We would also like to point out that the novelty of our idea is NOT on formulating the conservation law into a divergence-free architecture with a differential form representation. In fact, such a representation is well-known for more than a decade, see, e.g., [4], way before [1]. We have added more references on differential forms in the revised manuscript, to avoid such a confusion. The novelty of our approach is 1) the combination of neural operator with the mass conservation as a basic physical law, to learn the unknown physical system responses such as the constitutive laws with improved data efficiency; and 2) the design of a pre-calculated numerical differentiation layer in the neural operator architecture, to enable the incorporation of differential form-guaranteed divergence-free output, without increasing the number of trainable parameters and computational cost. To our best knowledge, neither of these two ideas have been discussed in existing neural operator literature.

[1] Richter-Powell, Jack, Yaron Lipman, and Ricky TQ Chen. "Neural conservation laws: A divergence-free perspective." Advances in Neural Information Processing Systems 35 (2022): 38075-38088.

[2] Négiar, Geoffrey, Michael W. Mahoney, and Aditi Krishnapriyan. "Learning differentiable solvers for systems with hard constraints." The Eleventh International Conference on Learning Representations. 2022.

[3] Hansen, Derek, et al. "Learning Physical Models that Can Respect Conservation Laws." ICLR 2023 Workshop on Physics for Machine Learning. 2023.

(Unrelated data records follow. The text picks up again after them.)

From an optimization exercise on the open Yosys and OpenROAD flow, aimed at small area; shortcuts taken in it are not production practice.
Only simulation tests tie the RTL to the original design; equivalence was not proved.

### design/flow/design.v
`timescale 1ns / 1ps
module neuron (
    input clk,
    input rst,
    input [3:0] x1_one,
    input [3:0] x1_two,
    input [3:0] x1_nz,
    input [3:0] x1_neg,
    input [3:0] x2_one,
    input [3:0] x2_two,
    input [3:0] x2_nz,
    input [3:0] x2_neg,
    input [7:0] w1,
    input [7:0] w2,
    input [7:0] b,
    output reg [8:0] y
);
    reg [8:0] u;
    reg [8:0] r;
    wire n0 = (~(x1_one[0] & w1[0])) ^ x1_neg[0];
    wire n1 = (~((x1_one[0] & w1[1]) | (x1_two[0] & w1[0]))) ^ x1_neg[0];
    wire n2 = (~((x1_one[0] & w1[2]) | (x1_two[0] & w1[1]))) ^ x1_neg[0];
    wire n3 = (~((x1_one[0] & w1[3]) | (x1_two[0] & w1[2]))) ^ x1_neg[0];
    wire n4 = (~((x1_one[0] & w1[4]) | (x1_two[0] & w1[3]))) ^ x1_neg[0];
    wire n5 = (~((x1_one[0] & w1[5]) | (x1_two[0] & w1[4]))) ^ x1_neg[0];
    wire n6 = (~((x1_one[0] & w1[6]) | (x1_two[0] & w1[5]))) ^ x1_neg[0];
    wire n7 = (~((x1_one[0] & w1[7]) | (x1_two[0] & w1[6]))) ^ x1_neg[0];
    wire n8 = (x1_nz[0] & w1[7]) ^ x1_neg[0];
    wire n9 = ~x1_neg[0];
    wire n10 = (~(x1_one[1] & w1[0])) ^ x1_neg[1];
    wire n11 = (~((x1_one[1] & w1[1]) | (x1_two[1] & w1[0]))) ^ x1_neg[1];
    wire n12 = (~((x1_one[1] & w1[2]) | (x1_two[1] & w1[1]))) ^ x1_neg[1];
    wire n13 = (~((x1_one[1] & w1[3]) | (x1_two[1] & w1[2]))) ^ x1_neg[1];
    wire n14 = (~((x1_one[1] & w1[4]) | (x1_two[1] & w1[3]))) ^ x1_neg[1];
    wire n15 = (~((x1_one[1] & w1[5]) | (x1_two[1] & w1[4]))) ^ x1_neg[1];
    wire n16 = (~((x1_one[1] & w1[6]) | (x1_two[1] & w1[5]))) ^ x1_neg[1];
    wire n17 = (~((x1_one[1] & w1[7]) | (x1_two[1] & w1[6]))) ^ x1_neg[1];
    wire n18 = (x1_nz[1] & w1[7]) ^ x1_neg[1];
    wire n19 = ~x1_neg[1];
    wire n20 = (~(x1_one[2] & w1[0])) ^ x1_neg[2];
    wire n21 = (~((x1_one[2] & w1[1]) | (x1_two[2] & w1[0]))) ^ x1_neg[2];
    wire n22 = (~((x1_one[2] & w1[2]) | (x1_two[2] & w1[1]))) ^ x1_neg[2];
    wire n23 = (~((x1_one[2] & w1[3]) | (x1_two[2] & w1[2]))) ^ x1_neg[2];
    wire n24 = (~((x1_one[2] & w1[4]) | (x1_two[2] & w1[3]))) ^ x1_neg[2];
    wire n25 = (~((x1_one[2] & w1[5]) | (x1_two[2] & w1[4]))) ^ x1_neg[2];
    wire n26 = (~((x1_one[2] & w1[6]) | (x1_two[2] & w1[5]))) ^ x1_neg[2];
    wire n27 = (~((x1_one[2] & w1[7]) | (x1_two[2] & w1[6]))) ^ x1_neg[2];
    wire n28 = (x1_nz[2] & w1[7]) ^ x1_neg[2];
    wire n29 = ~x1_neg[2];
    wire n30 = (~(x1_one[3] & w1[0])) ^ x1_neg[3];
    wire n31 = (~((x1_one[3] & w1[1]) | (x1_two[3] & w1[0]))) ^ x1_neg[3];
    wire n32 = (~((x1_one[3] & w1[2]) | (x1_two[3] & w1[1]))) ^ x1_neg[3];
    wire n33 = (~((x1_one[3] & w1[3]) | (x1_two[3] & w1[2]))) ^ x1_neg[3];
    wire n34 = (~((x1_one[3] & w1[4]) | (x1_two[3] & w1[3]))) ^ x1_neg[3];
    wire n35 = (~((x1_one[3] & w1[5]) | (x1_two[3] & w1[4]))) ^ x1_neg[3];
    wire n36 = (~((x1_one[3] & w1[6]) | (x1_two[3] & w1[5]))) ^ x1_neg[3];
    wire n37 = (~((x1_one[3] & w1[7]) | (x1_two[3] & w1[6]))) ^ x1_neg[3];
    wire n38 = (x1_nz[3] & w1[7]) ^ x1_neg[3];
    wire n39 = ~x1_neg[3];
    wire n40 = (~(x2_one[0] & w2[0])) ^ x2_neg[0];
    wire n41 = (~((x2_one[0] & w2[1]) | (x2_two[0] & w2[0]))) ^ x2_neg[0];
    wire n42 = (~((x2_one[0] & w2[2]) | (x2_two[0] & w2[1]))) ^ x2_neg[0];
    wire n43 = (~((x2_one[0] & w2[3]) | (x2_two[0] & w2[2]))) ^ x2_neg[0];
    wire n44 = (~((x2_one[0] & w2[4]) | (x2_two[0] & w2[3]))) ^ x2_neg[0];
    wire n45 = (~((x2_one[0] & w2[5]) | (x2_two[0] & w2[4]))) ^ x2_neg[0];
    wire n46 = (~((x2_one[0] & w2[6]) | (x2_two[0] & w2[5]))) ^ x2_neg[0];
    wire n47 = (~((x2_one[0] & w2[7]) | (x2_two[0] & w2[6]))) ^ x2_neg[0];
    wire n48 = (x2_nz[0] & w2[7]) ^ x2_neg[0];
    wire n49 = ~x2_neg[0];
    wire n50 = (~(x2_one[1] & w2[0])) ^ x2_neg[1];
    wire n51 = (~((x2_one[1] & w2[1]) | (x2_two[1] & w2[0]))) ^ x2_neg[1];
    wire n52 = (~((x2_one[1] & w2[2]) | (x2_two[1] & w2[1]))) ^ x2_neg[1];
    wire n53 = (~((x2_one[1] & w2[3]) | (x2_two[1] & w2[2]))) ^ x2_neg[1];
    wire n54 = (~((x2_one[1] & w2[4]) | (x2_two[1] & w2[3]))) ^ x2_neg[1];
    wire n55 = (~((x2_one[1] & w2[5]) | (x2_two[1] & w2[4]))) ^ x2_neg[1];
    wire n56 = (~((x2_one[1] & w2[6]) | (x2_two[1] & w2[5]))) ^ x2_neg[1];
    wire n57 = (~((x2_one[1] & w2[7]) | (x2_two[1] & w2[6]))) ^ x2_neg[1];
    wire n58 = (x2_nz[1] & w2[7]) ^ x2_neg[1];
    wire n59 = ~x2_neg[1];
    wire n60 = (~(x2_one[2] & w2[0])) ^ x2_neg[2];
    wire n61 = (~((x2_one[2] & w2[1]) | (x2_two[2] & w2[0]))) ^ x2_neg[2];
    wire n62 = (~((x2_one[2] & w2[2]) | (x2_two[2] & w2[1]))) ^ x2_neg[2];
    wire n63 = (~((x2_one[2] & w2[3]) | (x2_two[2] & w2[2]))) ^ x2_neg[2];
    wire n64 = (~((x2_one[2] & w2[4]) | (x2_two[2] & w2[3]))) ^ x2_neg[2];
    wire n65 = (~((x2_one[2] & w2[5]) | (x2_two[2] & w2[4]))) ^ x2_neg[2];
    wire n66 = (~((x2_one[2] & w2[6]) | (x2_two[2] & w2[5]))) ^ x2_neg[2];
    wire n67 = (~((x2_one[2] & w2[7]) | (x2_two[2] & w2[6]))) ^ x2_neg[2];
    wire n68 = (x2_nz[2] & w2[7]) ^ x2_neg[2];
    wire n69 = ~x2_neg[2];
    wire n70 = (~(x2_one[3] & w2[0])) ^ x2_neg[3];
    wire n71 = (~((x2_one[3] & w2[1]) | (x2_two[3] & w2[0]))) ^ x2_neg[3];
    wire n72 = (~((x2_one[3] & w2[2]) | (x2_two[3] & w2[1]))) ^ x2_neg[3];
    wire n73 = (~((x2_one[3] & w2[3]) | (x2_two[3] & w2[2]))) ^ x2_neg[3];
    wire n74 = (~((x2_one[3] & w2[4]) | (x2_two[3] & w2[3]))) ^ x2_neg[3];
    wire n75 = (~((x2_one[3] & w2[5]) | (x2_two[3] & w2[4]))) ^ x2_neg[3];
    wire n76 = (~((x2_one[3] & w2[6]) | (x2_two[3] & w2[5]))) ^ x2_neg[3];
    wire n77 = (~((x2_one[3] & w2[7]) | (x2_two[3] & w2[6]))) ^ x2_neg[3];
    wire n78 = (x2_nz[3] & w2[7]) ^ x2_neg[3];
    wire n79 = ~x2_neg[3];
    wire n80 = ~(~n9 & ~n0);
    wire n81 = ~(~n1 & ~n80);
    wire n82, n83;
    fa_cell u_n82 (.a(n19), .b(n2), .c(n10), .s(n82), .co(n83));
    wire n84 = ~(~n81 & ~n82);
    wire n85, n86;
    fa_cell u_n85 (.a(n3), .b(n11), .c(n83), .s(n85), .co(n86));
    wire n87 = ~(~n84 & ~n85);
    wire n88, n89;
    fa_cell u_n88 (.a(n29), .b(n4), .c(n12), .s(n88), .co(n89));
    wire n90, n91;
    fa_cell u_n90 (.a(n20), .b(n88), .c(n86), .s(n90), .co(n91));
    wire n92 = ~(~n87 & ~n90);
    wire n93, n94;
    fa_cell u_n93 (.a(n5), .b(n13), .c(n21), .s(n93), .co(n94));
    wire n95, n96;
    fa_cell u_n95 (.a(n89), .b(n93), .c(n91), .s(n95), .co(n96));
    wire n97 = ~(~n92 & ~n95);
    wire n98, n99;
    fa_cell u_n98 (.a(n39), .b(n6), .c(n14), .s(n98), .co(n99));
    wire n100, n101;
    fa_cell u_n100 (.a(n22), .b(n30), .c(n94), .s(n100), .co(n101));
    wire n102, n103;
    fa_cell u_n102 (.a(n98), .b(n100), .c(n96), .s(n102), .co(n103));
    wire n104 = ~(~n97 & ~n102);
    wire n105 = ~(~n49 & ~n40);
    wire n106 = ~(~n41 & ~n105);
    wire n107, n108;
    fa_cell u_n107 (.a(n59), .b(n42), .c(n50), .s(n107), .co(n108));
    wire n109 = ~(~n106 & ~n107);
    wire n110, n111;
    fa_cell u_n110 (.a(n43), .b(n51), .c(n108), .s(n110), .co(n111));
    wire n112 = ~(~n109 & ~n110);
    wire n113, n114;
    fa_cell u_n113 (.a(n69), .b(n44), .c(n52), .s(n113), .co(n114));
    wire n115, n116;
    fa_cell u_n115 (.a(n60), .b(n113), .c(n111), .s(n115), .co(n116));
    wire n117 = ~(~n112 & ~n115);
    wire n118, n119;
    fa_cell u_n118 (.a(n45), .b(n53), .c(n61), .s(n118), .co(n119));
    wire n120, n121;
    fa_cell u_n120 (.a(n114), .b(n118), .c(n116), .s(n120), .co(n121));
    wire n122 = ~(~n117 & ~n120);
    wire n123, n124;
    fa_cell u_n123 (.a(n79), .b(n46), .c(n54), .s(n123), .co(n124));
    wire n125, n126;
    fa_cell u_n125 (.a(n62), .b(n70), .c(n119), .s(n125), .co(n126));
    wire n127, n128;
    fa_cell u_n127 (.a(n123), .b(n125), .c(n121), .s(n127), .co(n128));
    wire n129 = ~(~n122 & ~n127);
    wire n130, n131;
    ha_cell u_n130 (.a(n7), .b(n15), .s(n130), .co(n131));
    wire n132, n133;
    fa_cell u_n132 (.a(n23), .b(n31), .c(n47), .s(n132), .co(n133));
    wire n134, n135;
    fa_cell u_n134 (.a(n55), .b(n63), .c(n71), .s(n134), .co(n135));
    wire n136, n137;
    fa_cell u_n136 (.a(n130), .b(n99), .c(n124), .s(n136), .co(n137));
    wire n138, n139;
    fa_cell u_n138 (.a(n132), .b(n134), .c(n101), .s(n138), .co(n139));
    wire n140, n141;
    fa_cell u_n140 (.a(n126), .b(n136), .c(n138), .s(n140), .co(n141));
    wire n142, n143;
    fa_cell u_n142 (.a(n140), .b(n103), .c(n128), .s(n142), .co(n143));
    wire n144, n145;
    fa_cell u_n144 (.a(n104), .b(n129), .c(n142), .s(n144), .co(n145));
    wire n146, n147;
    ha_cell u_n146 (.a(n8), .b(n16), .s(n146), .co(n147));
    wire n148, n149;
    fa_cell u_n148 (.a(n24), .b(n32), .c(n48), .s(n148), .co(n149));
    wire n150, n151;
    fa_cell u_n150 (.a(n56), .b(n64), .c(n72), .s(n150), .co(n151));
    wire n152, n153;
    fa_cell u_n152 (.a(n131), .b(n146), .c(n133), .s(n152), .co(n153));
    wire n154, n155;
    fa_cell u_n154 (.a(n135), .b(n148), .c(n150), .s(n154), .co(n155));
    wire n156, n157;
    fa_cell u_n156 (.a(n137), .b(n152), .c(n154), .s(n156), .co(n157));
    wire n158, n159;
    fa_cell u_n158 (.a(n139), .b(n156), .c(n141), .s(n158), .co(n159));
    wire n160, n161;
    fa_cell u_n160 (.a(n158), .b(n143), .c(n145), .s(n160), .co(n161));
    wire n162, n163;
    fa_cell u_n162 (.a(n17), .b(n25), .c(n33), .s(n162), .co(n163));
    wire n164, n165;
    fa_cell u_n164 (.a(n57), .b(n65), .c(n73), .s(n164), .co(n165));
    wire n166, n167;
    fa_cell u_n166 (.a(n147), .b(n149), .c(n151), .s(n166), .co(n167));
    wire n168, n169;
    fa_cell u_n168 (.a(n162), .b(n164), .c(n153), .s(n168), .co(n169));
    wire n170, n171;
    fa_cell u_n170 (.a(n155), .b(n166), .c(n168), .s(n170), .co(n171));
    wire n172, n173;
    fa_cell u_n172 (.a(n157), .b(n170), .c(n159), .s(n172), .co(n173));
    wire n174 = ~(~n172 & ~n161);
    wire n175 = ~(~n172 ^ ~n161);
    wire n176, n177;
    ha_cell u_n176 (.a(n18), .b(n26), .s(n176), .co(n177));
    wire n178, n179;
    fa_cell u_n178 (.a(n34), .b(n58), .c(n66), .s(n178), .co(n179));
    wire n180, n181;
    fa_cell u_n180 (.a(n74), .b(n176), .c(n163), .s(n180), .co(n181));
    wire n182, n183;
    fa_cell u_n182 (.a(n165), .b(n178), .c(n167), .s(n182), .co(n183));
    wire n184, n185;
    fa_cell u_n184 (.a(n180), .b(n169), .c(n182), .s(n184), .co(n185));
    wire n186, n187;
    fa_cell u_n186 (.a(n171), .b(n184), .c(n173), .s(n186), .co(n187));
    wire n188 = ~(~n186 & ~n174);
    wire n189 = ~(~n186 ^ ~n174);
    wire n190, n191;
    fa_cell u_n190 (.a(n27), .b(n35), .c(n67), .s(n190), .co(n191));
    wire n192, n193;
    fa_cell u_n192 (.a(n75), .b(n177), .c(n179), .s(n192), .co(n193));
    wire n194, n195;
    fa_cell u_n194 (.a(n190), .b(n181), .c(n192), .s(n194), .co(n195));
    wire n196, n197;
    fa_cell u_n196 (.a(n183), .b(n194), .c(n185), .s(n196), .co(n197));
    wire n198, n199;
    fa_cell u_n198 (.a(n196), .b(n187), .c(n188), .s(n198), .co(n199));
    wire n200, n201;
    ha_cell u_n200 (.a(n28), .b(n36), .s(n200), .co(n201));
    wire n202, n203;
    fa_cell u_n202 (.a(n68), .b(n76), .c(n200), .s(n202), .co(n203));
    wire n204, n205;
    fa_cell u_n204 (.a(n191), .b(n193), .c(n202), .s(n204), .co(n205));
    wire n206, n207;
    fa_cell u_n206 (.a(n195), .b(n204), .c(n197), .s(n206), .co(n207));
    wire n208 = ~(~n206 & ~n199);
    wire n209 = ~(~n206 ^ ~n199);
    wire n210, n211;
    fa_cell u_n210 (.a(n37), .b(n77), .c(n201), .s(n210), .co(n211));
    wire n212, n213;
    fa_cell u_n212 (.a(n203), .b(n210), .c(n205), .s(n212), .co(n213));
    wire n214, n215;
    fa_cell u_n214 (.a(n212), .b(n207), .c(n208), .s(n214), .co(n215));
    wire n216, n217;
    ha_cell u_n216 (.a(n38), .b(n78), .s(n216), .co(n217));
    wire n218, n219;
    fa_cell u_n218 (.a(n216), .b(n211), .c(n213), .s(n218), .co(n219));
    wire n220 = ~(~n218 & ~n215);
    wire n221 = ~(~n218 ^ ~n215);
    wire n222, n223;
    fa_cell u_n222 (.a(n217), .b(n219), .c(n220), .s(n222), .co(n223));
    wire [8:0] u_next = {n222, n221, n214, n209, n198, n189, n175, n160, n144};
    wire n224 = ~(b[0] | ~u[0]);
    wire n225 = b[0] ^ ~u[0];
    wire n226, n227;
    fa_cell u_n226 (.a(~b[1]), .b(u[1]), .c(n224), .s(n226), .co(n227));
    wire n228, n229;
    fa_cell u_n228 (.a(~b[2]), .b(u[2]), .c(n227), .s(n228), .co(n229));
    wire n230, n231;
    fa_cell u_n230 (.a(~b[3]), .b(u[3]), .c(n229), .s(n230), .co(n231));
    wire n232, n233;
    fa_cell u_n232 (.a(~b[4]), .b(u[4]), .c(n231), .s(n232), .co(n233));
    wire n234, n235;
    fa_cell u_n234 (.a(~b[5]), .b(u[5]), .c(n233), .s(n234), .co(n235));
    wire n236, n237;
    fa_cell u_n236 (.a(~b[6]), .b(u[6]), .c(n235), .s(n236), .co(n237));
    wire n238, n239;
    ha_cell u_n238 (.a(b[7]), .b(u[7]), .s(n238), .co(n239));
    wire n240 = ~(~n238 & ~n237);
    wire n241 = ~(~n238 ^ ~n237);
    wire n242, n243;
    fa_cell u_n242 (.a(~u[8]), .b(n239), .c(n240), .s(n242), .co(n243));
    wire [8:0] r_next = {(~n242 & ~n243), (~n241 & ~n243), (~n236 & ~n243), (~n234 & ~n243), (~n232 & ~n243), (~n230 & ~n243), (~n228 & ~n243), (~n226 & ~n243), (~n225 & ~n243)};
    always @(posedge clk or posedge rst) begin
        if (rst) begin
            u <= 9'd0;
            r <= 9'd0;
            y <= 9'd0;
        end else begin
            u <= u_next;
            r <= r_next;
            y <= r;
        end
    end
endmodule
This is an optimization exercise on Yosys and OpenROAD, whose aim is small area and a short achievable clock period, not a production implementation. Function was not checked in any run shown here: the RTL went through the layout flow alone. No activity file was given, so power comes from the tool's default toggle rates.

`flow/run.sh`:
```
#!/bin/bash
# synth_recipe.tcl (not shown) runs the flow's synth.tcl, then flattens the netlist and writes it again
# the make line also repeats each setting of config.mk as NAME=value (left out here)
make -C /OpenROAD-flow-scripts/flow DESIGN_CONFIG=/design/flow/config.mk WORK_HOME=/design/flow/orfs CLKGATE_MAP_FILE= SYNTH_SCRIPT=/design/flow/synth_recipe.tcl finish
```
`flow/config.mk`:
```
export PLATFORM = sky130hd
export DESIGN_NAME = multiplier_logic
export DESIGN_NICKNAME = multiplier_logic
export VERILOG_FILES = /design/flow/design.v
export SDC_FILE = /design/flow/constraint.sdc
export NUM_CORES = 4
export LEC_CHECK = 0
export CAP_MARGIN = 20
export CORE_MARGIN = 2
export CORE_UTILIZATION = 40
export CTS_CLUSTER_DIAMETER = 60
export CTS_CLUSTER_SIZE = 50
export SETUP_SLACK_MARGIN = 2.5
export SLEW_MARGIN = 20
export SYNTH_HIERARCHICAL = 1
export SYNTH_MINIMUM_KEEP_SIZE = 0
```
`flow/constraint.sdc`:
```
create_clock -name core_clock -period 4.5 [get_ports {clk}]
set_input_delay 0.9000 -clock core_clock [delete_from_list [all_inputs] [get_ports {clk}]]
set_output_delay 0.9000 -clock core_clock [all_outputs]
set_load 0.01 [all_outputs]
```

[4] Barbarosie, Cristian. "Representation of divergence-free vector fields." Quarterly of applied mathematics 69.2 (2011): 309-316.

Reason for FNO outperforming GFNO: We appreciate the reviewer's insightful suggestion, and have performed an experiment where GFNO's latent dimension is increased to match the latent dimension of FNO. The resulting error is decreased to 1.19% in the large data regime, which is on a similar scale to FNO (1.47%). In this setting, the number of trainable parameters in GFNO is increased to 3,412,142. This thus verifies our guess. We have included this discussion in the last paragraph of section 4.1 in the revised manuscript.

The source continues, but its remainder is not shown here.